Pollen, carbonised particle and chemical analysis of a 6 m core from the Old Lake Coomboo Depression, a perched lake basin situated in one of the oldest dune systems on Fraser Island, demonstrates vegetation and hydrological change through a series of glacial cycles. The pollen assemblage shifts from predominantly rainforest with Araucaria sp. (Juss.) surrounding a deep water lake at c. 600 ka, to a dryer rainforest with Podocarpus sp. (L’Herit) and an intermediate lake after c. 350 ka, to a more sclerophyllous forest until before the Last Glacial Maximum (LGM). During the Last Interglacial (c. 120 ka) and before (c. 22 ka) the LGM, Araucaria sp. pollen frequencies increase before falling dramatically, open forest appears to shift to the robust association of myrtaceous shrubs characteristic of the older dune systems to the west of the island, and lake levels fall probably below the lake floor.
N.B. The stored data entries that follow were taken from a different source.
Source: an optimization exercise on an open RTL-to-GDS flow (aim: small area, a short achievable clock period and few clock cycles per item). Production flows keep margins and buffers that such runs may drop.
Function was checked by simulation only, so behaviour that the tests miss may differ from the original.
No activity file was given, so power comes from the tool's default toggle rates.

`design/flow/run.sh`:
```
#!/bin/bash
# synth_recipe.tcl (not shown) runs the flow's synth.tcl, then flattens the netlist and writes it again
# the make line also repeats each setting of config.mk as NAME=value (left out here)
make -C /OpenROAD-flow-scripts/flow DESIGN_CONFIG=/design/flow/config.mk WORK_HOME=/design/flow/orfs CLKGATE_MAP_FILE= SYNTH_SCRIPT=/design/flow/synth_recipe.tcl finish
```
`design/flow/config.mk`:
```
export PLATFORM = sky130hd
export DESIGN_NAME = xarm_codec_b
export DESIGN_NICKNAME = xarm_codec_b
export VERILOG_FILES = /design/flow/design.v
export SDC_FILE = /design/flow/constraint.sdc
export NUM_CORES = 4
export LEC_CHECK = 0
export CAP_MARGIN = 20
export CORE_MARGIN = 2
export CORE_UTILIZATION = 40
export SLEW_MARGIN = 20
```
`design/flow/design.v`:
```
module xarm_codec_b (
    input  wire        clk,
    input  wire        rst,
    input  wire        req_valid,
    output wire        req_ready,
    input  wire [7:0]  req_op,
    input  wire [7:0]  req_cmd,
    input  wire [7:0]  req_id,
    input  wire [8:0]  req_len,
    input  wire [15:0] req_a,
    input  wire [15:0] req_b,
    input  wire        in_valid,
    output wire        in_ready,
    input  wire [7:0]  in_data,
    output wire        out_valid,
    input  wire        out_ready,
    output wire [7:0]  out_data,
    output wire        out_last,
    output wire        resp_valid,
    input  wire        resp_ready,
    output wire [7:0]  resp_status,
    output wire [7:0]  resp_arg,
    output wire [15:0] resp_lo,
    output wire [15:0] resp_hi,
    output wire [7:0]  resp_reason,
    output wire [7:0]  resp_byte,
    output wire [7:0]  resp_plen,
    output wire [8:0]  resp_len
);
    localparam [7:0] OP_ENC     = 8'h10;
    localparam [7:0] OP_TEMPLIM = 8'h15;
    localparam [7:0] OP_DEC     = 8'h18;
    localparam [7:0] OP_CHK     = 8'h19;
    localparam [7:0] CMD_MOVE    = 8'd1;
    localparam [7:0] CMD_MOVEW   = 8'd7;
    localparam [7:0] CMD_ID_READ = 8'd14;
    localparam [7:0] CMD_ANGLIM  = 8'd20;
    localparam [7:0] CMD_VINLIM  = 8'd22;
    localparam [7:0] CMD_TEMPLIM = 8'd24;
    localparam [7:0] SIG = 8'h55;
    localparam [1:0] C_ENC = 2'd0;    
    localparam [1:0] C_DEC = 2'd1;
    localparam [1:0] C_CHK = 2'd2;
    localparam [1:0] C_REF = 2'd3;
    localparam [3:0] S_IDLE   = 4'd0;
    localparam [3:0] S_GATHER = 4'd1;    
    localparam [3:0] S_DRAIN  = 4'd2;    
    localparam [3:0] S_CHECK  = 4'd3;    
    localparam [3:0] S_CHECK2 = 4'd4;    
    localparam [3:0] S_H0     = 4'd5;    
    localparam [3:0] S_H1     = 4'd6;
    localparam [3:0] S_H2     = 4'd7;
    localparam [3:0] S_H3     = 4'd8;
    localparam [3:0] S_H4     = 4'd9;
    localparam [3:0] S_PAY    = 4'd10;   
    localparam [3:0] S_CSUM   = 4'd11;   
    localparam [3:0] S_RX     = 4'd12;   
    localparam [3:0] S_FIN    = 4'd13;   
    function [4:0] validate(input [3:0] k, input [15:0] va, input [15:0] vb);
        begin
            validate = 5'd0;
            if (k[3]) begin
                if (va > 16'd1000)       validate = {1'b1, 3'd1, 1'b0};
                else if (vb > 16'd30000) validate = {1'b1, 3'd2, 1'b0};
            end
            if (k[2]) begin
                if (va > 16'd1000)      validate = {1'b1, 3'd3, 1'b0};
                else if (vb > 16'd1000) validate = {1'b1, 3'd4, 1'b0};
                else if (va > vb)       validate = {1'b1, 3'd3, 1'b1};
            end
            if (k[1]) begin
                if (va < 16'd4500 || va > 16'd12000)      validate = {1'b1, 3'd5, 1'b0};
                else if (vb < 16'd4500 || vb > 16'd12000) validate = {1'b1, 3'd6, 1'b0};
            end
            if (k[0]) begin
                if (va < 16'd50 || va > 16'd100) validate = {1'b1, 3'd7, 1'b0};
            end
        end
    endfunction
    function [3:0] cmd_kind(input [7:0] c);
        cmd_kind = {(c == CMD_MOVE) || (c == CMD_MOVEW), c == CMD_ANGLIM,
                    c == CMD_VINLIM, c == CMD_TEMPLIM};
    endfunction
    reg [3:0]  state;
    reg [1:0]  cls;
    reg [7:0]  cmd;
    reg [7:0]  id;
    reg [8:0]  len;
    reg [15:0] a;           
    reg [15:0] b;
    reg        pass;        
    reg        pay_ok;      
    reg        sig_ok;
    reg [8:0]  cnt;
    reg        lastq;       
    reg        dpay;        
    reg [7:0]  sum;
    reg        e_br, e_rs3;  
    reg [4:0]  v_reg;       
    reg [1:0]  fcnt;
    reg [7:0]  fd0, fd1;
    reg        fl0, fl1;
    reg        ov;
    reg        rv, rvo;
    reg [1:0]  owed;        
    reg [3:0]  r_st;
    reg        r_s4, r_ff;
    reg [2:0]  r_arg;
    reg        r_f56, r_f7, r_h1000, r_h30000, r_hib;
    reg        r_rb, r_rs3, r_rs11;
    reg [7:0]  r_byte;
    reg [8:0]  r_len;
    reg        req_ready_q, in_ready_q;
    reg        pc_valid;
    reg [3:0]  pq_state;
    reg [1:0]  pq_cls;
    reg        pq_typed, pq_pass, pq_payok, pq_ebr, pq_ers3, pq_len1;
    reg [4:0]  vq;
    assign req_ready   = req_ready_q;
    assign in_ready    = in_ready_q;
    assign out_valid   = ov;
    assign out_data    = fd0;
    assign out_last    = fl0;
    assign resp_valid  = rvo;
    assign resp_status = {r_ff, r_ff, r_ff, r_s4, r_st};
    assign resp_arg    = {5'd0, r_arg};
    assign resp_reason = {4'd0, r_rs11, 1'b0, r_rs3, r_rb};
    assign resp_byte   = r_byte;
    assign resp_plen   = r_len[7:0];
    assign resp_len    = r_len;
    assign resp_lo     = ({16{r_f56}} & 16'd4500) | ({16{r_f7}} & 16'd50);
    assign resp_hi     = ({16{r_h1000}} & 16'd1000) | ({16{r_h30000}} & 16'd30000) |
                         ({16{r_f56}} & 16'd12000) | ({16{r_f7}} & 16'd100) |
                         ({16{r_hib}} & b);
    wire       v_sel  = (state == S_CHECK);
    wire       typed  = (req_op >= 8'h11) && (req_op <= OP_TEMPLIM);
    wire [3:0] op_kind = !typed ? 4'd0 :
                         (req_op[2:0] == 3'd1 || req_op[2:0] == 3'd2) ? 4'b1000 :
                         (req_op[2:0] == 3'd3) ? 4'b0100 :
                         (req_op[2:0] == 3'd4) ? 4'b0010 : 4'b0001;
    wire [3:0] rc_kind = cmd_kind(req_cmd);
    wire       rc_bnd  = |rc_kind;
    wire [4:0] v_now   = validate(v_sel ? cmd_kind(cmd) : op_kind,
                                  v_sel ? a : req_a, v_sel ? b : req_b);
    reg [3:0] d_state;
    reg [1:0] d_cls;
    reg       d_pass, d_ebr, d_ers3;
    always @(*) begin
        d_state = S_FIN; d_cls = C_REF; d_pass = 1'b0; d_ebr = 1'b0; d_ers3 = 1'b0;
        if (req_op == OP_ENC) begin
            d_cls = C_ENC;
            if (req_len > 9'd252) begin
                d_state = S_DRAIN; d_ebr = 1'b1;
            end else if (rc_bnd) begin
                if (req_len != (rc_kind[0] ? 9'd1 : 9'd4)) begin
                    d_ebr = 1'b1; d_ers3 = 1'b1;
                    d_state = (req_len == 9'd0) ? S_FIN : S_DRAIN;
                end else
                    d_state = S_GATHER;
            end else begin
                d_state = S_H0; d_pass = 1'b1;
            end
        end else if (typed) begin
            d_cls = C_ENC;
            d_state = v_now[4] ? S_FIN : S_H0;
        end else if (req_op == OP_DEC || req_op == OP_CHK) begin
            d_cls = req_op[0] ? C_CHK : C_DEC;
            d_state = (req_len == 9'd0) ? S_FIN : S_RX;
        end
    end
    wire push_ok = !fcnt[1];
    wire pop     = ov && out_ready;
    wire acc     = req_valid && req_ready_q;
    wire in_fire = in_valid && in_ready_q;
    wire nlast   = (cnt + 9'd2 == len);    
    wire [8:0] cnt1 = cnt + 9'd1;
    reg       push;
    reg [7:0] pdata;
    always @(*) begin
        push  = 1'b0;
        pdata = in_data;
        case (state)
            S_H0, S_H1: begin push = push_ok; pdata = SIG; end
            S_H2:       begin push = push_ok; pdata = id; end
            S_H3:       begin push = push_ok; pdata = len[7:0] + 8'd3; end
            S_H4:       begin push = push_ok; pdata = cmd; end
            S_PAY: begin
                if (pass) begin
                    push = in_fire;
                end else begin
                    push = push_ok;
                    case (cnt[1:0])
                        2'd0:    pdata = a[7:0];
                        2'd1:    pdata = a[15:8];
                        2'd2:    pdata = b[7:0];
                        default: pdata = b[15:8];
                    endcase
                end
            end
            S_CSUM: begin push = push_ok && !rv; pdata = ~sum; end
            S_RX:   push = in_fire && dpay;
            default: ;
        endcase
    end
    wire plast = (state == S_CSUM) || (state == S_RX && nlast);
    wire sum_en = (push && (state == S_H2 || state == S_H3 || state == S_H4 || state == S_PAY)) ||
                  (state == S_RX && in_fire && (cls == C_CHK || cnt >= 9'd2));
    wire done = !rv && ((state == S_FIN) || (state == S_CSUM && push_ok));
    reg [7:0] nst;
    reg [2:0] narg;
    reg       nhib, nrb, nrs3, nrs11;
    always @(*) begin
        nst = 8'h00; narg = 3'd0; nhib = 1'b0; nrb = 1'b0; nrs3 = 1'b0; nrs11 = 1'b0;
        if (state == S_FIN) begin
            case (cls)
                C_ENC: begin
                    if (e_br) begin
                        nst = 8'h10; nrb = 1'b1; nrs3 = e_rs3;
                    end else if (v_reg[4]) begin
                        nst = 8'h01; narg = v_reg[3:1]; nhib = v_reg[0];
                    end
                end
                C_DEC: begin
                    if (len > 9'd258) begin
                        nst = 8'h10; nrb = 1'b1; nrs3 = 1'b1; nrs11 = 1'b1;
                    end else if (len == 9'd0)
                        nst = 8'h03;
                    else if (len < 9'd2 || !sig_ok)
                        nst = 8'h05;
                    else if (len < 9'd6)
                        nst = 8'h07;
                    else if (sum != 8'hFF)
                        nst = 8'h09;
                    else if (cmd != CMD_ID_READ && a[7:0] != id)
                        nst = 8'h06;
                    else if ({1'b0, a[15:8]} + 9'd3 != len)
                        nst = 8'h07;
                    else if (b[7:0] != cmd)
                        nst = 8'h08;
                end
                C_CHK: ;
                default: nst = 8'hFF;
            endcase
        end
    end
    reg [3:0] state_n;
    reg [8:0] cnt_n;
    reg       lastq_n, dpay_n;
    always @(*) begin
        state_n = state;
        cnt_n   = cnt;
        lastq_n = lastq;
        dpay_n  = dpay;
        case (state)
            S_GATHER, S_DRAIN: begin
                if (in_fire) begin
                    cnt_n = cnt1; lastq_n = nlast;
                    if (lastq) state_n = (state == S_GATHER) ? S_CHECK : S_FIN;
                end
            end
            S_CHECK: state_n = S_CHECK2;
            S_CHECK2: begin
                cnt_n = 9'd0; lastq_n = (len == 9'd1);
                state_n = vq[4] ? S_FIN : S_H0;
            end
            S_H0, S_H1, S_H2, S_H3: if (push) state_n = state + 4'd1;
            S_H4: if (push) state_n = (len == 9'd0) ? S_CSUM : S_PAY;
            S_PAY: begin
                if (push) begin
                    cnt_n = cnt1; lastq_n = nlast;
                    if (lastq) state_n = S_CSUM;
                end
            end
            S_RX: begin
                if (in_fire) begin
                    cnt_n = cnt1; lastq_n = nlast;
                    dpay_n = pay_ok && (cnt >= 9'd4) && !nlast;
                    if (lastq) state_n = S_FIN;
                end
            end
            S_CSUM, S_FIN: if (done) state_n = S_IDLE;
            default: ;
        endcase
        if (acc) begin
            state_n = pq_state;
            cnt_n   = 9'd0;
            lastq_n = pq_len1;
            dpay_n  = 1'b0;
        end
    end
    wire [1:0] cls_n  = acc ? pq_cls : cls;
    wire       pass_n = acc ? pq_pass : pass;
    wire [1:0] fcnt_n = fcnt + {1'b0, push} - {1'b0, pop};
    wire       rv_n   = done ? 1'b1 : (rvo && resp_ready) ? 1'b0 : rv;
    wire [1:0] owed_n = done ? fcnt_n : (pop && owed != 2'd0) ? owed - 2'd1 : owed;
    wire       hib_n  = done ? nhib : r_hib;
    wire pc_valid_n = req_valid && !acc && !v_sel;
    wire req_ready_n = pc_valid_n && (
        (state_n == S_IDLE && !(rv_n && hib_n)) ||
        (state_n == S_CSUM && !fcnt_n[1] && !rv_n) ||
        (state_n == S_FIN && !rv_n && cls_n != C_ENC));
    wire in_ready_n = (state_n == S_GATHER) || (state_n == S_DRAIN) ||
                      (state_n == S_PAY && pass_n && !fcnt_n[1]) ||
                      (state_n == S_RX && (!dpay_n || !fcnt_n[1]));
    always @(posedge clk) begin
        if (rst) begin
            state       <= S_IDLE;
            fcnt        <= 2'd0;
            ov          <= 1'b0;
            rv          <= 1'b0;
            rvo         <= 1'b0;
            owed        <= 2'd0;
            req_ready_q <= 1'b0;
            in_ready_q  <= 1'b0;
            pc_valid    <= 1'b0;
        end else begin
            state       <= state_n;
            fcnt        <= fcnt_n;
            ov          <= (fcnt_n != 2'd0);
            rv          <= rv_n;
            rvo         <= rv_n && (owed_n == 2'd0);
            owed        <= owed_n;
            req_ready_q <= req_ready_n;
            in_ready_q  <= in_ready_n;
            pc_valid    <= pc_valid_n;
        end
        if (pop && fcnt == 2'd2) begin
            fd0 <= fd1; fl0 <= fl1;
        end
        if (push) begin
            if (fcnt == 2'd0 || (fcnt == 2'd1 && pop)) begin
                fd0 <= pdata; fl0 <= plast;
            end else begin
                fd1 <= pdata; fl1 <= plast;
            end
        end
        if (done) begin
            r_st     <= nst[3:0];
            r_s4     <= nst[4];
            r_ff     <= nst[7];
            r_arg    <= narg;
            r_f56    <= (narg == 3'd5) || (narg == 3'd6);
            r_f7     <= (narg == 3'd7);
            r_h1000  <= (narg == 3'd1 || narg == 3'd3 || narg == 3'd4) && !nhib;
            r_h30000 <= (narg == 3'd2);
            r_hib    <= nhib;
            r_rb     <= nrb;
            r_rs3    <= nrs3;
            r_rs11   <= nrs11;
            r_byte   <= (cls == C_DEC) ? a[7:0] : ~sum;
            r_len    <= (cls == C_DEC) ? (len - 9'd6) : (len + 9'd6);
        end
        vq <= v_now;
        pq_state <= d_state;
        pq_cls   <= d_cls;
        pq_typed <= typed;
        pq_pass  <= d_pass;
        pq_ebr   <= d_ebr;
        pq_ers3  <= d_ers3;
        pq_payok <= (req_op == OP_DEC) && (req_len >= 9'd6) && (req_len <= 9'd258);
        pq_len1  <= typed ? (req_op[2:0] == 3'd5) : (req_len == 9'd1);
        cnt   <= cnt_n;
        lastq <= lastq_n;
        dpay  <= dpay_n;
        if (sum_en)
            sum <= sum + pdata;
        if (state == S_CHECK2)
            v_reg <= vq;
        if (in_fire) begin
            if (state == S_GATHER) begin
                case (cnt[1:0])
                    2'd0:    a       <= {8'd0, in_data};
                    2'd1:    a[15:8] <= in_data;
                    2'd2:    b[7:0]  <= in_data;
                    default: b[15:8] <= in_data;
                endcase
            end
            if (state == S_RX) begin
                if ((cnt == 9'd0 || cnt == 9'd1) && in_data != SIG)
                    sig_ok <= 1'b0;
                if (cnt == 9'd2) a[7:0]  <= in_data;
                if (cnt == 9'd3) a[15:8] <= in_data;
                if (cnt == 9'd4) b[7:0]  <= in_data;
            end
        end
        if (acc) begin
            id     <= req_id;
            sum    <= 8'd0;
            sig_ok <= 1'b1;
            a      <= req_a;
            b      <= req_b;
            cls    <= pq_cls;
            pass   <= pq_pass;
            pay_ok <= pq_payok;
            e_br   <= pq_ebr;
            e_rs3  <= pq_ers3;
            v_reg  <= vq;
            cmd    <= pq_typed ? ((req_op[2:0] == 3'd1) ? CMD_MOVE :
                                  (req_op[2:0] == 3'd2) ? CMD_MOVEW :
                                  (req_op[2:0] == 3'd3) ? CMD_ANGLIM :
                                  (req_op[2:0] == 3'd4) ? CMD_VINLIM : CMD_TEMPLIM) : req_cmd;
            len    <= pq_typed ? ((req_op[2:0] == 3'd5) ? 9'd1 : 9'd4) : req_len;
        end
    end
endmodule
```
After the LGM, open forest returns, but Araucaria sp. pollen frequencies never recover and the lake becomes an ephemeral system with a fluctuating water-table in the Holocene. The record is interpreted as reflecting retrogressive vegetation succession driven primarily by an overall decrease in effective precipitation over, at least, the last 350 ka. The inferred long-term changes in climate have major implications for the survival of relict rainforest.